Search the entries for the string "localparam" and give the number of lines that hold it, nothing more.

== WORKING DATA ==
=======
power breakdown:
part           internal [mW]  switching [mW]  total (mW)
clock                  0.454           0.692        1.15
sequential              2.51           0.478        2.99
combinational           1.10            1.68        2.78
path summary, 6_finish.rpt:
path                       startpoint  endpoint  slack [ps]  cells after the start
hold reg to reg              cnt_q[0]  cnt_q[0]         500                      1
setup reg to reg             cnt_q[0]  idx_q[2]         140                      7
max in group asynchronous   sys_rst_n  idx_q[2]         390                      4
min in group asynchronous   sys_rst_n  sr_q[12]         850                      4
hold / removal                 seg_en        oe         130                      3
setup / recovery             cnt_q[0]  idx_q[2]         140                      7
### src/rtl/coso_sequencer.sv
// coso_sequencer: run-time sequencer for one COSO TRNG instance.
// Holds the matching controller in reset until started, waits for a matched
// configuration, runs repetition-count and adaptive-proportion health tests
// on the raw bit stream, forwards passing bits while in RUN, restarts the
// search on health failures and raises a sticky alarm on fatal conditions.
//
// Output handshake: rndValid is a one-cycle strobe qualifying rndBit. There is
// no ready/backpressure; the consumer must accept every strobed bit.
module coso_sequencer #(
  parameter int RCTCutoff       = 8,
  parameter int APTWindowLog    = 6,
  parameter int APTCutoff       = 48,
  parameter int WarmupSamples   = 16,
  parameter int MatchTimeoutLog = 20,
  parameter int MaxRestarts     = 3
) (
  input  logic       clk,
  input  logic       rst,
  input  logic       start,
  input  logic       matched,
  input  logic       noFound,
  input  logic       bitValid,
  input  logic       bitIn,
  output logic       ctrlRst,
  output logic       rndValid,
  output logic       rndBit,
  output logic       alarm,
  output logic [1:0] alarmCode,
  output logic [2:0] state,
  output logic [1:0] restarts
);

  localparam int RctW = $clog2(RCTCutoff + 1);
  localparam int AptW = APTWindowLog + 1;
  localparam int WuW  = $clog2(WarmupSamples + 1);

  typedef enum logic [2:0] {
    ST_IDLE   = 3'd0,
    ST_MATCH  = 3'd1,
    ST_WARMUP = 3'd2,
    ST_RUN    = 3'd3,
    ST_FAIL   = 3'd4
  } state_e;

  state_e                     state_q, state_d;
  logic                       ctrl_rst_q, ctrl_rst_d;
  logic                       rnd_valid_q, rnd_valid_d;
  logic                       rnd_bit_q, rnd_bit_d;
  logic                       alarm_q, alarm_d;
  logic [1:0]                 alarm_code_q, alarm_code_d;
  logic [1:0]                 restarts_q, restarts_d;
  logic [MatchTimeoutLog-1:0] tmo_q, tmo_d;
  logic                       have_prev_q, have_prev_d;
  logic                       prev_bit_q, prev_bit_d;
  logic [RctW-1:0]            rct_cnt_q, rct_cnt_d;
  logic [APTWindowLog-1:0]    apt_pos_q, apt_pos_d;
  logic                       apt_ref_q, apt_ref_d;
  logic [AptW-1:0]            apt_cnt_q, apt_cnt_d;
  logic [WuW-1:0]             wu_cnt_q, wu_cnt_d;

  logic [RctW-1:0]            rct_next;
  logic [AptW-1:0]            apt_next;
  logic                       in_test;
  logic                       health_fail;

  // Health-test counter values that the current bit would produce.
  always_comb begin
    in_test  = (state_q == ST_WARMUP) || (state_q == ST_RUN);
    rct_next = RctW'(1);
    if (have_prev_q && (bitIn == prev_bit_q)) begin
      rct_next = (rct_cnt_q == RctW'(RCTCutoff)) ? rct_cnt_q : rct_cnt_q + RctW'(1);
    end
    if (apt_pos_q == '0) begin
      apt_next = AptW'(1);
    end else if ((bitIn == apt_ref_q) && (apt_cnt_q != AptW'(APTCutoff))) begin
      apt_next = apt_cnt_q + AptW'(1);
    end else begin
      apt_next = apt_cnt_q;
    end
    health_fail = in_test && bitValid &&
                  ((rct_next == RctW'(RCTCutoff)) || (apt_next == AptW'(APTCutoff)));
  end

  // Next-state, counters and registered outputs.
  always_comb begin
    state_d      = state_q;
    ctrl_rst_d   = 1'b0;
    rnd_valid_d  = 1'b0;
    rnd_bit_d    = rnd_bit_q;
    alarm_d      = alarm_q;
    alarm_code_d = alarm_code_q;
    restarts_d   = restarts_q;
    tmo_d        = '0;
    have_prev_d  = have_prev_q;
    prev_bit_d   = prev_bit_q;
    rct_cnt_d    = rct_cnt_q;
    apt_pos_d    = apt_pos_q;
    apt_ref_d    = apt_ref_q;
    apt_cnt_d    = apt_cnt_q;
    wu_cnt_d     = wu_cnt_q;

    if (in_test && bitValid) begin
      have_prev_d = 1'b1;
      prev_bit_d  = bitIn;
      rct_cnt_d   = rct_next;
      apt_pos_d   = apt_pos_q + APTWindowLog'(1);
      apt_ref_d   = (apt_pos_q == '0) ? bitIn : apt_ref_q;
      apt_cnt_d   = apt_next;
      if (wu_cnt_q != WuW'(WarmupSamples)) wu_cnt_d = wu_cnt_q + WuW'(1);
    end

    unique case (state_q)
      ST_IDLE: begin
        ctrl_rst_d = 1'b1;
        if (start) begin
          state_d    = ST_MATCH;
          restarts_d = '0;
          ctrl_rst_d = 1'b0;
        end
      end
      ST_MATCH: begin
        // Health state is held cleared so each WARMUP entry starts fresh.
        have_prev_d = 1'b0;
        prev_bit_d  = 1'b0;
        rct_cnt_d   = '0;
        apt_pos_d   = '0;
        apt_ref_d   = 1'b0;
        apt_cnt_d   = '0;
        wu_cnt_d    = '0;
        if (noFound) begin
          state_d      = ST_FAIL;
          alarm_code_d = 2'd1;
        end else if (matched) begin
          state_d = ST_WARMUP;
        end else if (&tmo_q) begin
          state_d      = ST_FAIL;
          alarm_code_d = 2'd2;
        end else begin
          tmo_d = tmo_q + MatchTimeoutLog'(1);
        end
      end
      ST_WARMUP, ST_RUN: begin
        if ((state_q == ST_RUN) && bitValid && !health_fail) begin
          rnd_valid_d = 1'b1;
          rnd_bit_d   = bitIn;
        end
        if (health_fail) begin
          if (restarts_q == 2'(MaxRestarts - 1)) begin
            state_d      = ST_FAIL;
            alarm_code_d = 2'd3;
          end else begin
            restarts_d = restarts_q + 2'd1;
            ctrl_rst_d = 1'b1;
            state_d    = ST_MATCH;
          end
        end else if (!matched) begin
          state_d = ST_MATCH;
        end else if ((state_q == ST_WARMUP) && (wu_cnt_d == WuW'(WarmupSamples))) begin
          state_d = ST_RUN;
        end
      end
      default: begin
        state_d = ST_FAIL;
      end
    endcase

    if (state_d == ST_FAIL) begin
      ctrl_rst_d = 1'b1;
      alarm_d    = 1'b1;
    end
  end

  // State and counter registers with synchronous reset.
  always_ff @(posedge clk) begin
    if (rst) begin
      state_q      <= ST_IDLE;
      ctrl_rst_q   <= 1'b1;
      rnd_valid_q  <= 1'b0;
      rnd_bit_q    <= 1'b0;
      alarm_q      <= 1'b0;
      alarm_code_q <= 2'd0;
      restarts_q   <= 2'd0;
      tmo_q        <= '0;
      have_prev_q  <= 1'b0;
      prev_bit_q   <= 1'b0;
      rct_cnt_q    <= '0;
      apt_pos_q    <= '0;
      apt_ref_q    <= 1'b0;
      apt_cnt_q    <= '0;
      wu_cnt_q     <= '0;
    end else begin
      state_q      <= state_d;
      ctrl_rst_q   <= ctrl_rst_d;
      rnd_valid_q  <= rnd_valid_d;
      rnd_bit_q    <= rnd_bit_d;
      alarm_q      <= alarm_d;
      alarm_code_q <= alarm_code_d;
      restarts_q   <= restarts_d;
      tmo_q        <= tmo_d;
      have_prev_q  <= have_prev_d;
      prev_bit_q   <= prev_bit_d;
      rct_cnt_q    <= rct_cnt_d;
      apt_pos_q    <= apt_pos_d;
      apt_ref_q    <= apt_ref_d;
      apt_cnt_q    <= apt_cnt_d;
      wu_cnt_q     <= wu_cnt_d;
    end
  end

  assign ctrlRst   = ctrl_rst_q;
  assign rndValid  = rnd_valid_q;
  assign rndBit    = rnd_bit_q;
  assign alarm     = alarm_q;
  assign alarmCode = alarm_code_q;
  assign state     = state_q;
  assign restarts  = restarts_q;

endmodule
**config.mk**
```make
export PLATFORM = sky130hd
export DESIGN_NAME = program_loader_flat
export DESIGN_NICKNAME = d
export VERILOG_FILES = /design/src/rtl/program_loader_if.sv /design/src/rtl/program_loader.sv /design/src/flat_wrapper.sv
export SDC_FILE = /design/constraint.sdc
export NUM_CORES = 1
export LEC_CHECK = 0
export CORE_ASPECT_RATIO = 1.1
export CORE_MARGIN = 5
export CORE_UTILIZATION = 45
export DETAILED_ROUTE_END_ITERATION = 8
export PLACE_DENSITY = 0.7
export SLEW_MARGIN = 10
export SYNTH_ARGS = -nofsm -noshare
export SYNTH_HDL_FRONTEND = slang
export SYNTH_SLANG_ARGS = --single-unit
```
**constraint.sdc**
```tcl
create_clock -name clk -period 4.22 [get_ports clk]
set_clock_uncertainty 0.15 [all_clocks]
set_input_delay 0.633 -clock clk [delete_from_list [all_inputs] [get_ports clk]]
set_output_delay 0.633 -clock clk [all_outputs]
set_load 0.01 [all_outputs]
```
=======
== ANSWER AREA ==
3